The B2B application domain has seen tremendous growth the past few years, with many different companies attacking it from different angles and with different strategic priorities. Hyperscalers, and particularly Amazon and Microsoft, are moving into the on-prem space with products like AWS Outposts, Snowcone and Snowball, and Azure with Private Edge Zones. Meanwhile, telecom operators are starting to target enterprises with hybrid connectivity models that include private cellular, network slicing and their crown jewel, Wide Area Network (WAN) connectivity. At the same time, there are startups entering the market with new products and services, that use components from both hyperscalers and telecom operators to implement new types of functionality.

In this rapidly expanding market, a new trend is emerging: distributed computing. This is an important development and will be the next phase of the hybrid cloud development, where processing payloads will be distributed between public, telco, edge and on-prem clouds.  

The Rise of Distributed Computing

IMPACT


In distributed computing, not only processing payloads are distributed, but also mobility and handover of these payloads between different cloud domains are possible, and in many use cases, necessary. For example, an enterprise that deploys a containerized B2B application in its on-prem cloud may require short-term processing and storage requirements it cannot support. As such, this application may utilize the public cloud for heavy processing, the telco cloud for specific applications and the edge cloud for low-latency or near-real-time applications. Another example could be autonomous driving or Autonomous Ground Vehicles (AGVs) that rely on edge resources for certain time sensitive and compute intensive workloads. In this scenario, when these vehicles are mobile, the payload should be handed over to neighboring edge computing hubs as they navigate their journey.  

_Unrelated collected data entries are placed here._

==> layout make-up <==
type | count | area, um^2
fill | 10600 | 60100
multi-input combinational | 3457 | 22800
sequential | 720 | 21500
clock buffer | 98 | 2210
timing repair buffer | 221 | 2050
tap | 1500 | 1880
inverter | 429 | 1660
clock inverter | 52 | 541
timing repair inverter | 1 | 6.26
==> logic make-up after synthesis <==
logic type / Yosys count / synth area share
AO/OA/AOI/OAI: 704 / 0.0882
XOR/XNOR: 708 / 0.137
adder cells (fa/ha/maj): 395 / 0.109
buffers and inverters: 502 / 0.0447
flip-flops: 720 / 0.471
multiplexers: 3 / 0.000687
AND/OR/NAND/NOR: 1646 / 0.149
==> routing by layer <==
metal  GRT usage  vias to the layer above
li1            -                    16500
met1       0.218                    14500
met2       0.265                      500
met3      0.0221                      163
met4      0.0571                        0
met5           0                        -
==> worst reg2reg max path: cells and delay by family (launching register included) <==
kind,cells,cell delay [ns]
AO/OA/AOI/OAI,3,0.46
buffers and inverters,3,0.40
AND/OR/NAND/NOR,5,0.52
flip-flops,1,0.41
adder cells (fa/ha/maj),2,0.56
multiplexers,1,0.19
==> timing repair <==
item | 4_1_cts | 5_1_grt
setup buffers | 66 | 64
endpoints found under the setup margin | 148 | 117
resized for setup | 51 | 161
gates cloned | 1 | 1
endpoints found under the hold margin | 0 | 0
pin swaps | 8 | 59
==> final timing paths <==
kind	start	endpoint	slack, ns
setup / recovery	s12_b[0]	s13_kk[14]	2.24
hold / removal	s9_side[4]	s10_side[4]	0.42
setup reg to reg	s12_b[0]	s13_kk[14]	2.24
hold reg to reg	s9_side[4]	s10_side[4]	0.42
This is an optimization exercise on Yosys and OpenROAD, whose aim is small area, not a production implementation. In this exercise RTL edits were held to simulation tests only and were not proved equivalent to the original. In every run shown here, the design's own scripts or RTL, not TritonCTS, make the clock network. No driver is modelled on the clock port, so clock power and skew are understated where the tree is cut down; a real chip needs a root buffer or a tree. No activity file was given, so power comes from the tool's default toggle rates.

$ cat flow/flow/run.sh
#!/bin/bash
# Layout flow: the standard flow (standard.sh) with these changes:
#  - synthesis runs synth_recipe.tcl unchanged except that ABC maps the design
#    with each script in flow/abc/ and keeps the smallest result, and Yosys's
#    extract_fa step is skipped (flow/multi_abc.tcl);
#  - port buffers use the smallest buffer, sky130_fd_sc_hd__buf_1;
#  - after CTS, its H-tree is replaced by three clock buffers fed from the
#    clock port, each driving a third of the registers (flow/post_cts.tcl).
# Every tool's output goes to a log file in this folder.
set -euo pipefail
W=$(pwd)
export FLOW_WORK="$W" FLOW_FLOW_DIR="$W/flow"
cat > "$W/own_synth.tcl" <<TCL
source {$W/flow/multi_abc.tcl}
source {$W/synth_recipe.tcl}
TCL
sed "s#SYNTH_SCRIPT=[^ ]*synth_recipe.tcl#SYNTH_SCRIPT=$W/own_synth.tcl#" standard.sh > own_standard.sh
grep -q "SYNTH_SCRIPT=$W/own_synth.tcl" own_standard.sh
export BUFFER_PORTS_ARGS="-buffer_cell sky130_fd_sc_hd__buf_1"
export POST_CTS_TCL="$W/flow/post_cts.tcl"
bash own_standard.sh synth > "$W/synth.log" 2>&1
bash own_standard.sh finish > "$W/layout.log" 2>&1
test -s out/final.def
$ cat flow/flow/abc/b1.script
&get -n
&st
&dch -f
&nf -R 1000
&put
topo
$ cat flow/flow/abc/b2.script
&get -n
&st
&dch -f
&nf -R 1000 -p
&put
topo
$ cat flow/flow/abc/c3.script
&get -n
&st
&dch -f
&nf -R 1000 -p -C 32 -F 8
&put
topo
$ cat flow/flow/abc/dT10.script
&get -n
&st
&deepsyn -T 10
&dch -f
&nf -R 1000 -p
&put
topo
$ cat flow/flow/clkbufs.tcl
# Replace the clock tree that CTS built with K clock buffers fed straight from
# the clock port, each driving the register clock pins of one cluster
# (k-means on the pins' positions).
proc clkbufs_replace {cell k} {
  set block [ord::get_db_block]
  set port_net [$block findNet i_clk]
  set sinks {}
  foreach inst [$block getInsts] {
    foreach it [$inst getITerms] {
      if {[$it isInputSignal] && [[$it getMTerm] getSigType] == "CLOCK"} { lappend sinks $it }
    }
  }
  set tree {}
  foreach inst [$block getInsts] {
    set n [$inst getName]
    if {[string match clkbuf_* $n] || [string match clkload* $n]} { lappend tree $inst }
  }
  set nets {}
  foreach inst $tree {
    foreach it [$inst getITerms] {
      set net [$it getNet]
      if {$net eq "NULL" || $net eq ""} { continue }
      if {[$net getName] ne "i_clk" && [lsearch $nets $net] < 0} { lappend nets $net }
    }
  }
  foreach inst $tree { odb::dbInst_destroy $inst }
  foreach n $nets { odb::dbNet_destroy $n }
  # sink positions
  set xs {}; set ys {}
  foreach it $sinks {
    set b [[$it getInst] getBBox]
    lappend xs [expr {([$b xMin] + [$b xMax]) / 2.0}]
    lappend ys [expr {([$b yMin] + [$b yMax]) / 2.0}]
  }
  set n [llength $sinks]
  # k-means, seeded with sinks spread along the sorted-by-x order
  set order [lsort -real -indices $xs]
  set cx {}; set cy {}
  for {set j 0} {$j < $k} {incr j} {
    set i [lindex $order [expr {int(($j + 0.5) * $n / $k)}]]
    lappend cx [lindex $xs $i]; lappend cy [lindex $ys $i]
  }
  for {set iter 0} {$iter < 50} {incr iter} {
    # balanced assignment: nearest centre first, at most ceil(n/k) pins each
    set cap [expr {($n + $k - 1) / $k}]
    set pairs {}
    for {set i 0} {$i < $n} {incr i} {
      for {set j 0} {$j < $k} {incr j} {
        lappend pairs [list [expr {abs([lindex $xs $i] - [lindex $cx $j]) + abs([lindex $ys $i] - [lindex $cy $j])}] $i $j]
      }
    }
    set asg [lrepeat $n -1]
    set cnt [lrepeat $k 0]
    foreach p [lsort -real -index 0 $pairs] {
      lassign $p d i j
      if {[lindex $asg $i] < 0 && [lindex $cnt $j] < $cap} {
        lset asg $i $j
        lset cnt $j [expr {[lindex $cnt $j] + 1}]
      }
    }
    for {set j 0} {$j < $k} {incr j} {
      set sx 0; set sy 0; set c 0
      for {set i 0} {$i < $n} {incr i} {
        if {[lindex $asg $i] == $j} { set sx [expr {$sx + [lindex $xs $i]}]; set sy [expr {$sy + [lindex $ys $i]}]; incr c }
      }
      if {$c > 0} { lset cx $j [expr {$sx / $c}]; lset cy $j [expr {$sy / $c}] }
    }
  }
  set master [[ord::get_db] findMaster $cell]
  for {set j 0} {$j < $k} {incr j} {
    set buf [odb::dbInst_create $block $master clkbuf_leaf_$j]
    set net [odb::dbNet_create $block clknet_leaf_$j]
    $net setSigType CLOCK
    [$buf findITerm A] connect $port_net
    [$buf findITerm X] connect $net
    set c 0
    for {set i 0} {$i < $n} {incr i} {
      if {[lindex $asg $i] == $j} {
        set it [lindex $sinks $i]
        $it disconnect
        $it connect $net
        incr c
      }
    }
    $buf setLocation [expr {int([lindex $cx $j])}] [expr {int([lindex $cy $j])}]
    $buf setPlacementStatus PLACED
    puts "clkbufs_replace: clkbuf_leaf_$j ($cell) drives $c clock pins"
  }
  puts "clkbufs_replace: removed [llength $tree] clock tree cells"
}
$ cat flow/flow/multi_abc.tcl
# Replaces the abc command that ORFS's synth.tcl calls: maps the design once
# with each ABC script in flow/abc/ and keeps the smallest result (cell area
# from the liberty file). Everything else about the call is unchanged.
proc abc {args} {
  set i [lsearch $args -script]
  set lib [lindex $args [expr {[lsearch $args -liberty] + 1}]]
  set dir [file join $::env(FLOW_FLOW_DIR) abc]
  yosys design -save my_pre_abc
  set best ""; set best_area 1e30
  foreach s [lsort [glob [file join $dir *.script]]] {
    yosys design -load my_pre_abc
    yosys abc {*}[lreplace $args [expr {$i + 1}] [expr {$i + 1}] $s]
    set rpt [file join $::env(FLOW_WORK) abc_stat.txt]
    yosys tee -q -o $rpt stat -liberty $lib
    set f [open $rpt]; set t [read $f]; close $f
    regexp {Chip area for module[^:]*:\s*([0-9.]+)} $t -> area
    puts "multi_abc: [file tail $s] area $area"
    if {$area < $best_area} { set best_area $area; set best $s; yosys design -save my_best_abc }
  }
  yosys design -load my_best_abc
  puts "multi_abc: kept [file tail $best] area $best_area"
}
# No half/full-adder extraction: the adder cells would keep ABC from
# optimising through them.
proc extract_fa {args} { }
$ cat flow/flow/post_cts.tcl
# POST_CTS_TCL hook: swap CTS's H-tree for three clock buffers fed straight
# from the clock port (see clkbufs.tcl), then legalise again.
source [file join [file dirname [info script]] clkbufs.tcl]
clkbufs_replace sky130_fd_sc_hd__clkbuf_4 3
detailed_placement
check_placement -verbose
estimate_parasitics -placement
report_clock_skew
$ cat flow/standard.sh
#!/bin/bash
# synth_recipe.tcl (not shown) runs the flow's synth.tcl, then flattens the netlist and writes it again
# the make line also repeats each setting of config.mk as NAME=value (left out here)
make -C /OpenROAD-flow-scripts/flow DESIGN_CONFIG=/design/flow/config.mk WORK_HOME=/design/flow/orfs CLKGATE_MAP_FILE= SYNTH_SCRIPT=/design/flow/synth_recipe.tcl "${@:-finish}"
$ cat flow/config.mk
export PLATFORM = sky130hd
export DESIGN_NAME = TimeClock
export DESIGN_NICKNAME = TimeClock
export VERILOG_FILES = /design/flow/design.v
export SDC_FILE = /design/flow/constraint.sdc
export NUM_CORES = 4
export LEC_CHECK = 0
export CAP_MARGIN = 20
export CORE_MARGIN = 2
export CORE_UTILIZATION = 40
export SLEW_MARGIN = 20
$ cat flow/constraint.sdc
create_clock -name core_clock -period 10.0 [get_ports {i_clk}]
set_input_delay 2.0000 -clock core_clock [delete_from_list [all_inputs] [get_ports {i_clk}]]
set_output_delay 2.0000 -clock core_clock [all_outputs]
set_load 0.01 [all_outputs]
From an optimization exercise on the open Yosys and OpenROAD flow, aimed at small area; shortcuts taken in it are not production practice.
The RTL was checked by simulation tests, not by an equivalence proof against the original design.
Power and IR drop assume default switching activity.

Design b15, start of the top module:
module b15(BE_n, Address, W_R_n, D_C_n, M_IO_n, ADS_n, Datai, Datao, CLOCK, NA_n, BS16_n, READY_n, HOLD, RESET);
input CLOCK;
input RESET;
input NA_n;
input BS16_n;
input READY_n;
input HOLD;
input [31:0] Datai;
output reg [3:0] BE_n;
output [31:0] Address;
output reg W_R_n;
output reg D_C_n;
output reg M_IO_n;
output reg ADS_n;
output [31:0] Datao;
localparam [2:0] StateInit = 3'd0, StateTi = 3'd1, StateT1 = 3'd2, StateT2 = 3'd3,
                 StateT1P = 3'd4, StateTh = 3'd5, StateT2P = 3'd6, StateT2I = 3'd7;
localparam [3:0] Si = 4'd0, S1 = 4'd1, S2 = 4'd2, S3 = 4'd3, S4 = 4'd4,
                 S5 = 4'd5, S6 = 4'd6, S7 = 4'd7, S8 = 4'd8, S9 = 4'd9;
reg [29:0] Addr;           
reg [30:0] Dout;           
assign Address = {2'b00, Addr};
assign Datao = {1'b0, Dout};
reg [2:0] State;
reg [3:0] State2;
reg StateBS16;
reg [3:0] ByteEnable;
reg RequestPending, ReadRequest, MemoryFetch, CodeFetch;
reg [31:0] rEIP;
reg [31:0] EAX, EBX;
reg [31:0] IAP, PAP;       
reg [3:0] Rd, Wr;          
reg More, Flush;
reg [127:0] Qv;            
reg [15:0] Qr;             
wire [7:0] Q [0:15];       
genvar gq;
generate for (gq = 0; gq < 16; gq = gq + 1) begin : g_q
  if (gq == 13) begin : g13
    assign Q[gq] = Qr[7:0];
  end else if (gq == 14) begin : g14
    assign Q[gq] = Qr[15:8];
  end else begin : gn
    assign Q[gq] = Qv[8*gq +: 8];
  end
end endgenerate
wire T1T1P = (State == StateT1) | (State == StateT1P);
wire isT1 = (State == StateT1);
wire [29:0] addr_sh = isT1 ? rEIP[31:2] : rEIP[30:1];
wire addr_rnd = rEIP[31] & (rEIP[0] | (isT1 & rEIP[1]));
wire [29:0] addr_new;
  ...
Size in the first run: roughly 2600 cells after synthesis, about 380 flip-flops, ~110 I/O pins, ~0.026 mm^2 of cells after synthesis.
clock: 10.0 ns
lec_check: 0
cap_margin: 20
core_margin: 2
core_utilization: 75
cts_buf_list: sky130_fd_sc_hd__clkbuf_16
cts_cluster_diameter: 80
cts_cluster_size: 30
place_density: 0.85
slew_margin: 20
run.sh (not shown) runs the stock make flow with config.mk's settings and CLKGATE_MAP_FILE= SYNTH_SCRIPT=/design/flow/synth_recipe.tcl, a recipe that flattens the netlist after the stock synthesis.
The first run finished clean.
Change:
==> flow/flow/run.sh (new file) <==
#!/bin/bash
set -euo pipefail
export BUFFER_PORTS_ARGS="-buffer_cell sky130_fd_sc_hd__buf_1"
export CTS_ARGS="-sink_clustering_enable -repair_clock_nets -dont_use_dummy_load -buf_list sky130_fd_sc_hd__clkbuf_16 -sink_clustering_size 20 -sink_clustering_max_diameter 60"
export RECOVER_POWER=100
bash standard.sh > standard.log 2>&1
==> flow/standard.sh (new file) <==
#!/bin/bash
# synth_recipe.tcl (not shown) runs the flow's synth.tcl, then flattens the netlist and writes it again
# the make line also repeats each setting of config.mk as NAME=value (left out here)
make -C /OpenROAD-flow-scripts/flow DESIGN_CONFIG=/design/flow/config.mk WORK_HOME=/design/flow/orfs CLKGATE_MAP_FILE= SYNTH_SCRIPT=/design/flow/synth_recipe.tcl "${@:-finish}"
Settings changed: CTS_BUF_LIST sky130_fd_sc_hd__clkbuf_16 to unset, CTS_CLUSTER_DIAMETER 80 to unset, CTS_CLUSTER_SIZE 30 to unset.
removed: flow/run.sh
Outcome: With this change the flow ran to the end with violations: max-capacitance violations, max-slew violations; design area fell by 2.5%; synthesized cell count is unchanged; critical path depth grows by 1; combinational power went down by about 2%; area after synthesis does not change; non-clock buffer count went up by 3; total power hardly moves; core utilization shrinks by 2.1 points; maximum frequency went down by 0.38%.


Another version of the RTL of b15 (not shown whole).
Size: roughly 380 flip-flops.
==> flow/config.mk <==
export PLATFORM = sky130hd
export DESIGN_NAME = b15
export DESIGN_NICKNAME = b15
export VERILOG_FILES = /design/flow/design.v
export SDC_FILE = /design/flow/constraint.sdc
export NUM_CORES = 4
export LEC_CHECK = 0
export CAP_MARGIN = 20
export CORE_MARGIN = 2
export CORE_UTILIZATION = 75
export GPL_TIMING_DRIVEN = 0
export PLACE_DENSITY = 0.85
export SLEW_MARGIN = 20
==> flow/constraint.sdc <==
create_clock -name core_clock -period 10.0 [get_ports {CLOCK}]
set_input_delay 2.0000 -clock core_clock [delete_from_list [all_inputs] [get_ports {CLOCK}]]
set_output_delay 2.0000 -clock core_clock [all_outputs]
set_load 0.01 [all_outputs]
standard.sh (not shown) runs the stock make flow with config.mk's settings and CLKGATE_MAP_FILE= SYNTH_SCRIPT=/design/flow/synth_recipe.tcl, a recipe that flattens the netlist after the stock synthesis.
==> flow/flow/run.sh <==
#!/bin/bash
set -euo pipefail
export BUFFER_PORTS_ARGS="-buffer_cell sky130_fd_sc_hd__buf_1"
export CTS_ARGS="-sink_clustering_enable -repair_clock_nets -dont_use_dummy_load -buf_list sky130_fd_sc_hd__clkbuf_8 -sink_clustering_size 16 -sink_clustering_max_diameter 50"
bash standard.sh > standard.log 2>&1
Change:
==> flow/flow/run.sh (replaced) <==
#!/bin/bash
set -euo pipefail
export BUFFER_PORTS_ARGS="-buffer_cell sky130_fd_sc_hd__buf_1"
export CTS_ARGS="-sink_clustering_enable -repair_clock_nets -dont_use_dummy_load -buf_list sky130_fd_sc_hd__clkbuf_16 -sink_clustering_size 25 -sink_clustering_max_diameter 70"
bash standard.sh > standard.log 2>&1
- GPL_TIMING_DRIVEN: 0 -> unset
Result: Core utilization fell by 1.1 points; wire length fell by 9.1%; clock skew fell by 7.7 ps; via count fell by 6.2%; total power fell by 3.1%; worst hold slack got worse by 29 ps; non-clock buffer count fell by 126; critical path depth fell by 6.

## re-timing with driven ports
The flow's constraints put no driver on any port. The routed layouts listed below were extracted and timed again, unchanged, in two steps.
Step 1: set_driving_cell puts a clkbuf_16 on CLOCK and a buf_2 on each other input, an assumption about the parent block.
Step 2, shift: input delay + t, output delay - t, t = (earliest + latest rising clock arrival at the registers) / 2. This alone moves slack from input paths to output paths.
a / b / c = no drivers / after step 1 / after step 2; a / b = the first two.
run	shift t [ns]	setup WS [ns]	worst hold slack (ns)
the first run of note 1	0.611	0.900 / 0.900 / 0.900	0.441 / 0.441 / 0.441
the second run of note 1	0.639	0.865 / 0.865 / 0.865	0.426 / 0.426 / 0.426
the first run of note 2	0.627	0.438 / 0.438 / 0.438	0.467 / 0.467 / 0.467
the second run of note 2	0.621	0.738 / 0.738 / 0.738	0.438 / 0.438 / 0.438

Although hyperscalers and mobile operators have already launched products and services that tie two of these domains together, most of them are static and only designed to take advantage of the specific domains they were designed for. For example, an enterprise that utilizes AWS wavelength deployed on a telco cloud for its applications is not able to migrate payloads between another public cloud or their own private cloud, let alone in appliances that are outside the sphere of the AWS ecosystem.

This is the challenge that distributed computing can enable, the democratization of processing payloads and free migration of applications between different domains. In a way, distributed computing will break free from the hyperscaler monopoly and allow enterprises to implement efficient cloud models that are designed for their specific use cases. However, there are significant challenges before this becomes a reality. For example, there is no open (i.e. not controlled by a single player) orchestration framework that can manage these payloads and sync resources between different computing domains, but market activities are moving towards this direction.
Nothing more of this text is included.